Entidades empresariais do Maranhão contestam feriado do Dia da Mulher na Justiça
A Federação do Comércio de Bens, Serviços e Turismo do Maranhão (Fecomércio-MA), com o apoio de outras organizações empresariais, protocolou uma ação no Tribunal de Justiça do Maranhão (TJ-MA) na segunda-feira (30), questionando a constitucionalidade do feriado estadual do Dia Internacional da Mulher. A medida judicial busca anular a Lei Estadual nº 12.800/2026, sancionada pelo governador Carlos Brandão, que estabelece o dia 8 de março como feriado anual no estado.
Argumentos jurídicos e econômicos contra o feriado
Na petição, as entidades, que incluem a Federação das Associações Empresariais do Maranhão e a Federação das Câmaras de Dirigentes Lojistas do Maranhão, alegam que a lei invade a competência da União ao legislar sobre direito do trabalho. Elas argumentam que a legislação federal limita a criação de feriados pelos estados, permitindo apenas a instituição da chamada "data magna" – no caso do Maranhão, o dia 28 de julho, que marca a adesão à Independência do Brasil.
Além disso, as entidades destacam que decisões recentes do Supremo Tribunal Federal (STF) autorizam feriados locais apenas em situações excepcionais, quando há uma ligação direta com uma tradição cultural consolidada. Elas afirmam que o feriado do Dia da Mulher carece de uma justificativa histórico-cultural específica para o estado.
Impactos econômicos apontados pelas entidades
As organizações empresariais também enumeram uma série de possíveis efeitos negativos na economia maranhense, incluindo:
- Fechamento forçado de estabelecimentos comerciais, reduzindo o movimento e as vendas.
- Aumento dos custos operacionais para empresas que precisam manter serviços essenciais.
- Reorganização complexa das escalas de trabalho, gerando transtornos administrativos.
- Possíveis impactos sobre emprego e renda, devido à redução da atividade econômica.
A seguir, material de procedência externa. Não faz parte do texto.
==> config.mk <==
export PLATFORM = sky130hd
export DESIGN_NAME = seq_encoder_16x4
export DESIGN_NICKNAME = d
export VERILOG_FILES = /design/src/rtl/seq_encoder_16x4.sv
export SDC_FILE = /design/constraint.sdc
export NUM_CORES = 1
export LEC_CHECK = 0
export CAP_MARGIN = 40
export CORE_AREA = 8 8 74 76
export DETAILED_ROUTE_END_ITERATION = 12
export DIE_AREA = 0 0 82 84
export DONT_BUFFER_PORTS = 1
export GPL_TIMING_DRIVEN = 0
export SLEW_MARGIN = 10
export SYNTH_ARGS = -nofsm -noshare
export SYNTH_HDL_FRONTEND = slang
export SYNTH_SLANG_ARGS = --single-unit
==> constraint.sdc <==
create_clock -name clk -period 2.4 [get_ports clk]
set_input_delay 0.72 -clock clk [delete_from_list [all_inputs] [get_ports clk]]
set_output_delay 0.72 -clock clk [all_outputs]
set_load 0.01 [all_outputs]
==> src/rtl/seq_encoder_16x4.sv <==
// Sequential 16-to-4 encoder: emits the index of every set bit of a captured vector, one per handshake.
// Define ENC_MSB_FIRST_EN to scan from bit 15 downward instead of from bit 0 upward.
module seq_encoder_16x4 #(
    parameter int unsigned N = 16,
    parameter int unsigned W = 4
) (
    input  logic         clk,
    input  logic         rst,
    input  logic         in_valid,
    output logic         in_ready,
    input  logic [N-1:0] din,
    output logic         out_valid,
    input  logic         out_ready,
    output logic [W-1:0] idx,
    output logic         last,
    output logic         none,
    output logic         busy
);

    typedef enum logic [1:0] {
        IDLE = 2'd0,
        SCAN = 2'd1,
        EMIT = 2'd2,
        ZERO = 2'd3
    } state_t;

`ifdef ENC_MSB_FIRST_EN
    localparam logic [W-1:0] PTR_START = W'(N - 1);
`else
    localparam logic [W-1:0] PTR_START = '0;
`endif

    state_t       state;
    logic [N-1:0] vec;
    logic [W-1:0] ptr;

    // True when some set bit of v lies after position p in scan order.
    function automatic logic more_ahead(input logic [N-1:0] v, input logic [W-1:0] p);
        logic found;
        found = 1'b0;
        for (int unsigned i = 0; i < N; i++) begin
`ifdef ENC_MSB_FIRST_EN
            if ((i < 32'(p)) && v[i]) found = 1'b1;
`else
            if ((i > 32'(p)) && v[i]) found = 1'b1;
`endif
        end
        return found;
    endfunction

    function automatic logic [W-1:0] step(input logic [W-1:0] p);
`ifdef ENC_MSB_FIRST_EN
        return p - W'(1);
`else
        return p + W'(1);
`endif
    endfunction

    // Single-process FSM; every output is a register updated alongside the state.
    always_ff @(posedge clk or posedge rst) begin
        if (rst) begin
            state     <= IDLE;
            vec       <= '0;
            ptr       <= '0;
            in_ready  <= 1'b1;
            out_valid <= 1'b0;
            idx       <= '0;
            last      <= 1'b0;
            none      <= 1'b0;
            busy      <= 1'b0;
        end else begin
            case (state)
                IDLE: begin
                    if (in_valid) begin
                        vec      <= din;
                        ptr      <= PTR_START;
                        in_ready <= 1'b0;
                        busy     <= 1'b1;
                        state    <= (din == '0) ? ZERO : SCAN;
                    end
                end
                SCAN: begin
                    // A set bit is always ahead here, so ptr cannot run off the end.
                    if (vec[ptr]) begin
                        state     <= EMIT;
                        idx       <= ptr;
                        out_valid <= 1'b1;
                        last      <= ~more_ahead(vec, ptr);
                        none      <= 1'b0;
                    end else begin
                        ptr <= step(ptr);
                    end
                end
                EMIT: begin
                    if (out_ready) begin
                        vec[ptr]  <= 1'b0;
                        out_valid <= 1'b0;
                        if (last) begin
                            state    <= IDLE;
                            last     <= 1'b0;
                            in_ready <= 1'b1;
                            busy     <= 1'b0;
                        end else begin
                            ptr   <= step(ptr);
                            state <= SCAN;
                        end
                    end
                end
                ZERO: begin
                    // First cycle raises the response; it then waits for the handshake.
                    if (!out_valid) begin
                        out_valid <= 1'b1;
                        none      <= 1'b1;
                        last      <= 1'b1;
                        idx       <= '0;
                    end else if (out_ready) begin
                        state     <= IDLE;
                        out_valid <= 1'b0;
                        none      <= 1'b0;
                        last      <= 1'b0;
                        in_ready  <= 1'b1;
                        busy      <= 1'b0;
                    end
                end
                default: state <= IDLE;
            endcase
        end
    end

endmodule

==> reports/qor.yml, run 1 <==
outcome: "completed"
syn-num-nets: 262
final_cell_area_um2: 2320
reg2reg_slack_ps: 100
worst-setup-path-type: "reg -> reg"
tightest_slew_ps: 577
synth_top_family_by_area: "compound AO/OA/AOI/OAI gates"
synthAdderAreaFrac_pct: 5.94
start_util_pct: 49.4
clock_skew_ps: 7.54
setup_viol: 0
worstPathRequired_ps: 2560
cp.arrival_ps: 2460
grt_pass1_wl_um: 9560
cts_tree: "built"
synth_edf_count: 0
wirelength_um: 5860
cts_root_buf: "clkbuf_8"
ant_nets: 0
worstHoldPathType: "in -> async"
synth_xor_area_share_pct: 0
cts_htree_levels: 2
chipWidth_um: 82
p_clk_share_pct: 11.9
post_dp_cell_area_um2: 2230
sequentialPowerShare_pct: 30.9
final_cells: 293
cp_max_fo: 10
power.switching_mw: 1.57
p_int_mw: 1.76
r2r_end: "last"
synth-compound-area-share_pct: 27.9
synthFlopType: "dfrtp_1"
slew_headroom_pct: 61.2
hpwl_um: 4530
finalMaxSlewViolations: 0
path_delay_family: "compound AO/OA/AOI/OAI gates"
start_kind: "register"
ios: 29
nets: 270
drtIter0Drc: 107
cp_num_buf_inv: 2
diodes: 0
drt-pass1-iter-count: 4
grt-ovfl-total: 0
powerDensity_nw_per_um2: 1440
period_minus_slack_ps: 2300
cpPeakStageDelay_ps: 430
die_y_um: 84
ys_warn_count: 0
syn_to_final_growth_pct: 10.2
gp_congestion: 0.888
io_buffers: 0
cts_inserted_buffers: 5
core_um2: 4260
synthMuxAreaShare_pct: 5.94
cpMaxStageDelayCell: "dfrtp_1"
endpoint_kind: "register"
syn_area_um2: 2110
rows: 24
grt_usage_pct: 17.8
r2r_cells: 8
ys_seq_area_share_pct: 36.9
r2r_start: "ptr[0]"
fin_util_pct: 54.4
antenna_found_initial: 0
synth_area_per_cell_um2: 9.08
fp.dieArea_um2: 6890
ys_ff_latch: 31
async_flop_share_pct: 100
cts.clk_slew.worst_paths_ps: 70
grt_pass1_vias: 1944
period_share_pct: 95.8
cts_max_path_buffers: 2
vias_per_cell: 6.27
vias: 1837
p_leak_nw: 1.02
cts_sinks: 31
maxCapViolCount: 0
post_drt_wl_per_cell_um: 20.0
tns_ps: 0
report.final.hold_viol_count: 0
layout-drive-gt1-share_pct: 12.0
clock.fmax_mhz: 435
rsz0062_at_grt: "no"
cp_cell_sequence: "buf_6 -> clkinvlp_4 -> ha_2 -> and4b_1 -> a311oi_1 -> a311oi_2 -> a211oi_1 -> o41ai_2"
yosysUniqueCellTypes: 52
placed_cells: 286
grt_max_degree: 17
clock_latency_ps: 290
ir_drop_mv: 0.569
postSynthCellCount: 232
post-route-drc-count: 0
synthSimpleGateAreaFrac_pct: 19.0
pwr-share-comb_pct: 57.2
switching_share_pct: 47.1
## power groups by stage
stage	Combinational [mW]	Clock [mW]	Sequential [mW]
after global routing	2.11	0.430	1.06
final	1.91	0.395	1.03
after CTS	1.90	0.402	1.03
after floorplan	1.47	0	0.944
after global placement	1.81	0	1.02
after detailed placement	1.88	0	1.03
## layout make-up
type                            instances  area (um^2)
Multi-Input combinational cell        179         1250
Clock inverter                          1         5.00
Inverter                               10         41.3
Buffer                                 11         51.3
Sequential cell                        31          777
Timing Repair Buffer                    2         55.1
Tap cell                               52         65.1
Fill cell                             402         1940
Clock buffer                            7         76.3
## layer usage
metal	global-route usage [%]	vias to the layer above	routed length [um]
li1	-	880	-
met1	20.1	885	2390
met2	28.8	62	2880
met3	7.00	10	494
met4	7.03	0	95
met5	0	-	0
## stage by stage
step	total power, mW	worst slack [ps]	hold WS [ps]
2_1_floorplan	2.41	377	460
3_3_place_gp	2.83	-22.1	504
3_5_place_dp	2.91	-109	511
4_1_cts	3.32	10.5	466
5_1_grt	3.60	5.81	464
6_report	3.33	100	463
## sequential cells by signal, indices dropped and copies added, names as in the netlist
register,count
none,1
ptr,4
idx,4
busy,1
out_valid,1
last,1
in_ready,1
vec,16
state,2
## worst max path at each step
stage	from	end	slack, ps	depth (start not counted)
4_1_cts	state[0]	vec[0]	10	9
3_3_place_gp	ptr[0]	last	-20	8
2_1_floorplan	ptr[0]	last	380	8
5_1_grt	ptr[0]	last	6	8
3_5_place_dp	ptr[0]	last	-110	8
6_report	ptr[0]	last	100	8
## cell usage after synthesis (4+ instances only)
cell / number / area share, %
a21oi_1: 6 / 1.4
mux2i_1: 8 / 3.8
a22o_1: 4 / 1.7
ha_1: 10 / 5.9
nor2_1: 15 / 2.7
o21ai_0: 17 / 4.0
inv_1: 10 / 1.8
nand3_1: 5 / 1.2
o2bb2ai_1: 4 / 1.7
clkbuf_1: 8 / 1.4
nand2_1: 34 / 6.1
nor2b_1: 4 / 1.2
a21o_1: 6 / 2.1
dfrtp_1: 30 / 36
a21boi_0: 12 / 4.3
## cell usage in the layout (no fill, tap or decap), types with 3 or more instances in the layout
master	netlist	final
nand2_1	34	34
nor2b_1	4	3
a21boi_0	12	12
inv_1	10	9
o221a_2	3	3
a22o_1	4	4
a21o_1	6	6
a21oi_1	6	6
nand2b_1	3	3
a221o_1	3	3
a221oi_1	3	3
o2bb2ai_1	4	4
clkbuf_1	8	9
nor3_1	3	3
nor2_1	15	14
mux2i_1	8	8
clkbuf_8	0	5
o21ai_0	17	17
nand3_1	5	5
nor4_1	3	3
dfrtp_1	30	30
ha_1	10	9
## logic make-up (layout without fill, tap and decap cells)
family                   count (synthesis)  after routing
AO/OA/AOI/OAI                           77             77
adder cells (fa/ha/maj)                 10             10
buffers and inverters                   22             31
flip-flops                              31             31
multiplexers                            10             10
AND/OR/NAND/NOR                         82             82
## timing repair
| action | in CTS | in global routing |
|---|---|---|
| resized for setup | 3 | 2 |
| gates cloned | 0 | 0 |
| setup buffers | 0 | 0 |
| hold buffers | 0 | 0 |
| setup endpoints to repair | 2 | 14 |
Note: power is estimated with default switching activity, not from simulation.
==> run 2: changes to the inputs <==
--- a/config.mk
+++ b/config.mk
@@ -15,3 +15,4 @@
 export SYNTH_ARGS = -nofsm -noshare
 export SYNTH_HDL_FRONTEND = slang
 export SYNTH_SLANG_ARGS = --single-unit
+export TNS_END_PERCENT = 10
==> results of run 2 <==
The final DEF is identical to that of run 1; final timing and power are the same.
O presidente da Fecomércio-MA, Maurício Feijó, enfatizou que o novo feriado pode prejudicar o ambiente de negócios no estado, afetando a competitividade e a geração de empregos.
Origem e tramitação do processo
A lei que criou o feriado teve origem em um projeto do deputado Wellington do Curso, foi aprovada pela Assembleia Legislativa do Maranhão e sancionada pelo governador Carlos Brandão. Publicada no Diário Oficial em 19 de março, a norma já está em vigor.
A ação judicial está sob a análise do desembargador Lourival Serejo, que determinou que a Assembleia Legislativa do Maranhão se manifeste sobre o caso. O processo segue em tramitação no TJ-MA, aguardando decisões futuras que poderão definir a validade do feriado no estado.